[[ Provided material, beginning ]]

File: src/rtl/mac_accum_serializer_if.sv
// Product input stream and byte-wide readout stream of the MAC serializer.
// The block sits on the slave modport; the producer/consumer side uses master.
interface mac_accum_serializer_if;
    logic [15:0] prod;
    logic        prod_valid;
    logic        prod_ready;
    logic [7:0]  out_byte;
    logic        out_valid;
    logic        out_ready;
    logic        out_last;

    modport master (
        output prod, prod_valid, out_ready,
        input  prod_ready, out_byte, out_valid, out_last
    );

    modport slave (
        input  prod, prod_valid, out_ready,
        output prod_ready, out_byte, out_valid, out_last
    );
endinterface

File: src/rtl/mac_accum_serializer.sv
// Multiply-accumulate back end: sign-extends 16-bit products into an ACC_W accumulator
// and streams a snapshot out LSB first. Optional macro ACC_SAT_EN saturates on overflow.
//
// state  | meaning
// IDLE   | accepting products, waiting for dump
// STREAM | presenting snapshot bytes on the output handshake
module mac_accum_serializer #(
    parameter int ACC_W = 24
) (
    input  logic                        clk,
    input  logic                        rst_n,
    mac_accum_serializer_if.slave       bus,
    input  logic                        clr,
    input  logic                        dump,
    output logic                        ovf,
    output logic                        busy
);
    localparam int NBYTES = ACC_W / 8;
    localparam int CNT_W  = (NBYTES > 2) ? $clog2(NBYTES) : 1;

    typedef enum logic {IDLE, STREAM} state_t;

    state_t             state;
    logic [ACC_W-1:0]   acc;
    logic [ACC_W-1:0]   shift;
    logic [CNT_W-1:0]   cnt;

    logic [ACC_W-1:0]   acc_base;
    logic [ACC_W-1:0]   prod_sext;
    logic [ACC_W-1:0]   sum;
    logic [ACC_W-1:0]   acc_next;
    logic               accept;
    logic               sum_ovf;
    logic               ovf_next;

    always_comb begin
        accept    = (state == IDLE) && bus.prod_valid;
        prod_sext = ACC_W'($signed(bus.prod));
        acc_base  = clr ? '0 : acc;
        sum       = acc_base + prod_sext;
        sum_ovf   = (acc_base[ACC_W-1] == prod_sext[ACC_W-1]) &&
                    (sum[ACC_W-1] != acc_base[ACC_W-1]);
        acc_next  = acc_base;
        ovf_next  = clr ? 1'b0 : ovf;
        if (accept) begin
            acc_next = sum;
            if (sum_ovf) begin
                ovf_next = 1'b1;
`ifdef ACC_SAT_EN
                // Both operands share a sign, so the base sign picks the rail.
                acc_next = acc_base[ACC_W-1] ? {1'b1, {(ACC_W-1){1'b0}}}
                                             : {1'b0, {(ACC_W-1){1'b1}}};
`else
                acc_next = sum;
`endif
            end
        end
    end

    always_ff @(posedge clk) begin
        if (!rst_n) begin
            state          <= IDLE;
            acc            <= '0;
            ovf            <= 1'b0;
            shift          <= '0;
            cnt            <= '0;
            busy           <= 1'b0;
            bus.prod_ready <= 1'b1;
            bus.out_valid  <= 1'b0;
            bus.out_last   <= 1'b0;
        end else begin
            acc <= acc_next;
            ovf <= ovf_next;
            if (state == IDLE) begin
                if (dump) begin
                    // Snapshot includes any product and clr taken this same cycle.
                    shift          <= acc_next;
                    cnt            <= CNT_W'(NBYTES - 1);
                    state          <= STREAM;
                    busy           <= 1'b1;
                    bus.prod_ready <= 1'b0;
                    bus.out_valid  <= 1'b1;
                    bus.out_last   <= 1'b0;
                end
            end else begin
                if (bus.out_ready) begin
                    shift <= shift >> 8;
                    if (bus.out_last) begin
                        state          <= IDLE;
                        busy           <= 1'b0;
                        bus.prod_ready <= 1'b1;
                        bus.out_valid  <= 1'b0;
                        bus.out_last   <= 1'b0;
                    end else begin
                        cnt          <= cnt - 1'b1;
                        bus.out_last <= (cnt == CNT_W'(1));
                    end
                end
            end
        end
    end

    assign bus.out_byte = shift[7:0];
endmodule

File: src/flat_wrapper.sv
// flat-port wrapper written by rule: the top's interface ports become plain ports
module mac_accum_serializer_flat 
#(
    parameter int ACC_W = 24
)
  (clk, rst_n, clr, dump, ovf, busy, bus_prod, bus_prod_valid, bus_out_ready, bus_prod_ready, bus_out_byte, bus_out_valid, bus_out_last);
  mac_accum_serializer_if bus_i ();
  input  logic clk;
  input  logic rst_n;
  input  logic clr;
  input  logic dump;
  output logic ovf;
  output logic busy;
  input wire logic [$bits(bus_i.prod)-1:0] bus_prod;
  input wire logic [$bits(bus_i.prod_valid)-1:0] bus_prod_valid;
  input wire logic [$bits(bus_i.out_ready)-1:0] bus_out_ready;
  output wire logic [$bits(bus_i.prod_ready)-1:0] bus_prod_ready;
  output wire logic [$bits(bus_i.out_byte)-1:0] bus_out_byte;
  output wire logic [$bits(bus_i.out_valid)-1:0] bus_out_valid;
  output wire logic [$bits(bus_i.out_last)-1:0] bus_out_last;
  assign bus_i.prod = bus_prod;
  assign bus_i.prod_valid = bus_prod_valid;
  assign bus_i.out_ready = bus_out_ready;
  assign bus_prod_ready = bus_i.prod_ready;
  assign bus_out_byte = bus_i.out_byte;
  assign bus_out_valid = bus_i.out_valid;
  assign bus_out_last = bus_i.out_last;
  mac_accum_serializer #(.ACC_W(ACC_W)) u_core (.clk(clk), .rst_n(rst_n), .bus(bus_i), .clr(clr), .dump(dump), .ovf(ovf), .busy(busy));
endmodule
File: config.mk
export PLATFORM = sky130hd
export DESIGN_NAME = mac_accum_serializer_flat
export DESIGN_NICKNAME = d
export VERILOG_FILES = /design/src/rtl/mac_accum_serializer_if.sv /design/src/rtl/mac_accum_serializer.sv /design/src/flat_wrapper.sv
export SDC_FILE = /design/constraint.sdc
export NUM_CORES = 1
export LEC_CHECK = 0
export ABC_AREA = 1
export BUFFER_PORTS_ARGS = -buffer_cell sky130_fd_sc_hd__buf_2
export CAP_MARGIN = 30
export CORE_UTILIZATION = 57
export CTS_CLUSTER_DIAMETER = 60
export DETAILED_ROUTE_END_ITERATION = 6
export PLACE_DENSITY = 0.77
export REMOVE_ABC_BUFFERS = 1
export SLEW_MARGIN = 20
export SYNTH_ARGS = -nofsm -noshare
export SYNTH_HDL_FRONTEND = slang
export SYNTH_SLANG_ARGS = --single-unit
File: constraint.sdc
create_clock -name clk -period 2.9 [get_ports clk]
set_input_delay 0.58 -clock clk [delete_from_list [all_inputs] [get_ports clk]]
set_output_delay 0.58 -clock clk [all_outputs]
set_load 0.01 [all_outputs]
==> results.yml <==
synth:
  ys.flop_type: "dfxtp_1"
  synth_area_per_cell_um2: 6.00
  ys_types: 36
  async_flop_share_pct: 0
  syn_inst: 702
  ys_seq_elements: 55
  synth_edf_count: 0
  seq_area_frac_synth_pct: 26.1
  yosysWarningCount: 0
  synth_area_um2: 4220
floorplanning:
  rows: 30
  die_w_um: 88.0
  initial_core_util_pct: 60.4
  fp.dieArea_um2: 7740
  io_pins: 35
  core_um2: 6980
  die_h_um: 88.0
global_routing:
  grt_use_met3_pct: 4.81
  grt_pass1_vias: 3912
  grt_max_degree: 39
  grtUsageTotal_pct: 30.0
  use_met1_pct: 37.5
  top_usage_layer: "met2"
  grt_pass1_wl_mm: 17.8
  gr-total-overflow: 0
  met2_usage_pct: 53.1
  grt_antenna_before_repair: 0
clock_network:
  clock-sinks: 55
  insertion_delay_ns: 0.30
  cts_buffer_depth: 2
  cts_root_buf: "clkbuf_8"
  numCtsBuffers: 5
  clk_pin_slew_ns: 0.10
  cts_resized: 0
  ctsHoldBuffers: 0
  cts_tree: "yes"
  htree_levels: 2
  post-cts-setup-buffer-count: 0
route:
  drtIter0Drc: 273
  via_per_inst: 5.20
  antenna_left: 0
  drc: 0
  wl_per_cell_um: 13.5
  routed_wl_mm: 11.1
  vias: 4251
  drt_first_pass_iters: 5
timing:
  drv_slew: 0
  hold_violations: 0
  finalClockSkew_ns: 0.00523
  setup_viol: 0
  tns_ns: 0
  rsz0062_at_grt: "no"
  min_period_over_period_pct: 86.0
  max_freq_mhz: 401
  tightest_slew_ns: 0.665
  relSlewSlack_pct: 55.4
  final.min_clock_period_ns: 2.49
setup_path:
  startpoint_type: "primary input"
  r2r_slack_ns: 0.46
  crit_fanout: 4
  r2r-start: "u_core.acc[0]"
  r2r_cells: 13
  regToRegEndpoint: "u_core.shift[4]"
  critPathKind: "in -> reg"
  cp_data_required_time_ns: 3.08
  end_kind: "flip-flop"
  cp-endpoint: "u_core.shift[4]"
  cp.arrival_ns: 2.67
  startpoint: "clr"
power_and_ir_drop:
  p_leak_uw: 0.00244
  vdd_ir_drop_max_mv: 0.288
  powerDensity_nw_per_um2: 427
status:
  outcome: "finished clean"
place:
  hpwlAfterDp_mm: 8.55
  place_inst: 810
  portBuffers: 34
  gp_congestion: 0.954
cells_and_area:
  layout.nets: 768
  drive_above_1_share_pct: 12.0
  final_cells: 818
  nFillCells: 700
  diodes: 0
  syn_to_final_growth_pct: 7.66
  final_util_pct: 65.0
job:
  drv_cap: 0
min_path:
  hp-class: "reg -> reg"
[registers in the layout (all words and copies together) (netlist names)]
signal / flops
u_core.acc: 24
u_core.cnt: 2
u_core.ovf: 1
u_core.bus.out_last: 1
u_core.state: 1
u_core.bus.prod_ready: 1
u_core.shift: 24
u_core.bus.out_valid: 1
[critical path, cell delays in order]
cell	delay, ns
buf_2	0.13
nor2_1	0.12
ha_1	0.28
inv_1	0.08
fa_1	0.38
inv_1	0.14
nand3_1	0.08
nand3_1	0.19
xor2_1	0.10
o21ai_0	0.31
nand2_1	0.10
o21ai_0	0.09
a21oi_1	0.08
[per-stage QoR]
stage               instance area, um2  setup WS, ns  hold slack [ns]  power [uW]
finish                            4540         0.407            0.464        1940
CTS                               4540         0.426            0.467        1930
detailed placement                4410        0.0896            0.448        1350
global placement                  4410         0.112            0.439        1340
floorplan                         4060         0.653            0.432        1190
global route                      4540         0.221            0.481        2040
[metal layers]
layer | share of wire (%) | vias to the layer above
li1 | - | 2210
met1 | 44 | 1893
met2 | 49 | 128
met3 | 5.0 | 20
met4 | 2.3 | 0
met5 | 0 | -
[logic make-up (layout without fill, tap and decap cells)]
family	Yosys count	after routing	share of synthesized area [%]
simple gates	360	360	37.0
buf+inv	153	173	14.9
compound gates	103	103	13.1
flops	55	55	26.1
fa+ha+maj	25	25	7.60
xor+xnor	6	6	1.25
[final cells by class]
cell class	instances	area [um2]	area share (%)
clock buffer	6	72.6	1.60
multi-input combinational	494	2490	54.8
sequential	55	1100	24.3
timing repair buffer	40	228	5.02
clock inverter	2	60.1	1.32
tap	96	120	2.65
inverter	125	469	10.3
[power breakdown]
part | internal [uW] | total (uW) | switching, uW
sequential | 811 | 837 | 25.6
clock | 345 | 590 | 245
combinational | 173 | 508 | 336
total | 1330 | 1940 | 606
[synthesized netlist by cell type, types with 3 or more instances]
master	instances	area (um2)
nand3b_1	3	22.5
nor2_1	72	270
xnor2_1	5	43.8
inv_2	4	15.0
nor2_2	7	43.8
nand3_1	47	235
buf_4	9	67.6
ha_1	24	300
nand2_1	195	732
or2_2	4	25.0
nand3_2	7	70.1
a21oi_1	43	215
nand4_1	6	37.5
inv_1	120	450
clkbuf_1	7	26.3
buf_2	9	45.0
nor3_1	3	15.0
dfxtp_1	55	1100
o21ai_0	44	220
o21ai_1	4	20.0
nand2_2	12	75.1
a21oi_2	3	26.3
[cell usage in the layout, fill, tap and decap left out, types with 5 or more instances in the layout]
| cell type | instances |
|---|---|
| nand3_1 | 47 |
| ha_1 | 24 |
| clkbuf_8 | 5 |
| nand3_2 | 7 |
| o21ai_0 | 44 |
| buf_2 | 34 |
| nand2_2 | 12 |
| nor2_1 | 72 |
| nand2_1 | 195 |
| xnor2_1 | 5 |
| buf_4 | 5 |
| inv_1 | 120 |
| dfxtp_1 | 55 |
| nor2_2 | 7 |
| a21oi_1 | 43 |
| nand4_1 | 6 |
[worst min-delay path by stage]
stage,start,cells after the start,to
floorplan,u_core.cnt[0],1,u_core.cnt[0]
global placement,u_core.bus.prod_ready,2,u_core.bus.prod_ready
detailed placement,u_core.bus.prod_ready,2,u_core.bus.prod_ready
CTS,u_core.ovf,2,u_core.ovf
global route,u_core.shift[20],2,u_core.shift[20]
finish,u_core.ovf,2,u_core.ovf
Note: power is estimated with default switching activity, not from simulation.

[[ Provided material, end ]]

Exercise →
The records above should be printed exactly, please, from the first line through the line containing "waiting for dump", with both ends kept and nothing past it.

Response below →
File: src/rtl/mac_accum_serializer_if.sv
// Product input stream and byte-wide readout stream of the MAC serializer.
// The block sits on the slave modport; the producer/consumer side uses master.
interface mac_accum_serializer_if;
    logic [15:0] prod;
    logic        prod_valid;
    logic        prod_ready;
    logic [7:0]  out_byte;
    logic        out_valid;
    logic        out_ready;
    logic        out_last;

    modport master (
        output prod, prod_valid, out_ready,
        input  prod_ready, out_byte, out_valid, out_last
    );

    modport slave (
        input  prod, prod_valid, out_ready,
        output prod_ready, out_byte, out_valid, out_last
    );
endinterface

File: src/rtl/mac_accum_serializer.sv
// Multiply-accumulate back end: sign-extends 16-bit products into an ACC_W accumulator
// and streams a snapshot out LSB first. Optional macro ACC_SAT_EN saturates on overflow.
//
// state  | meaning
// IDLE   | accepting products, waiting for dump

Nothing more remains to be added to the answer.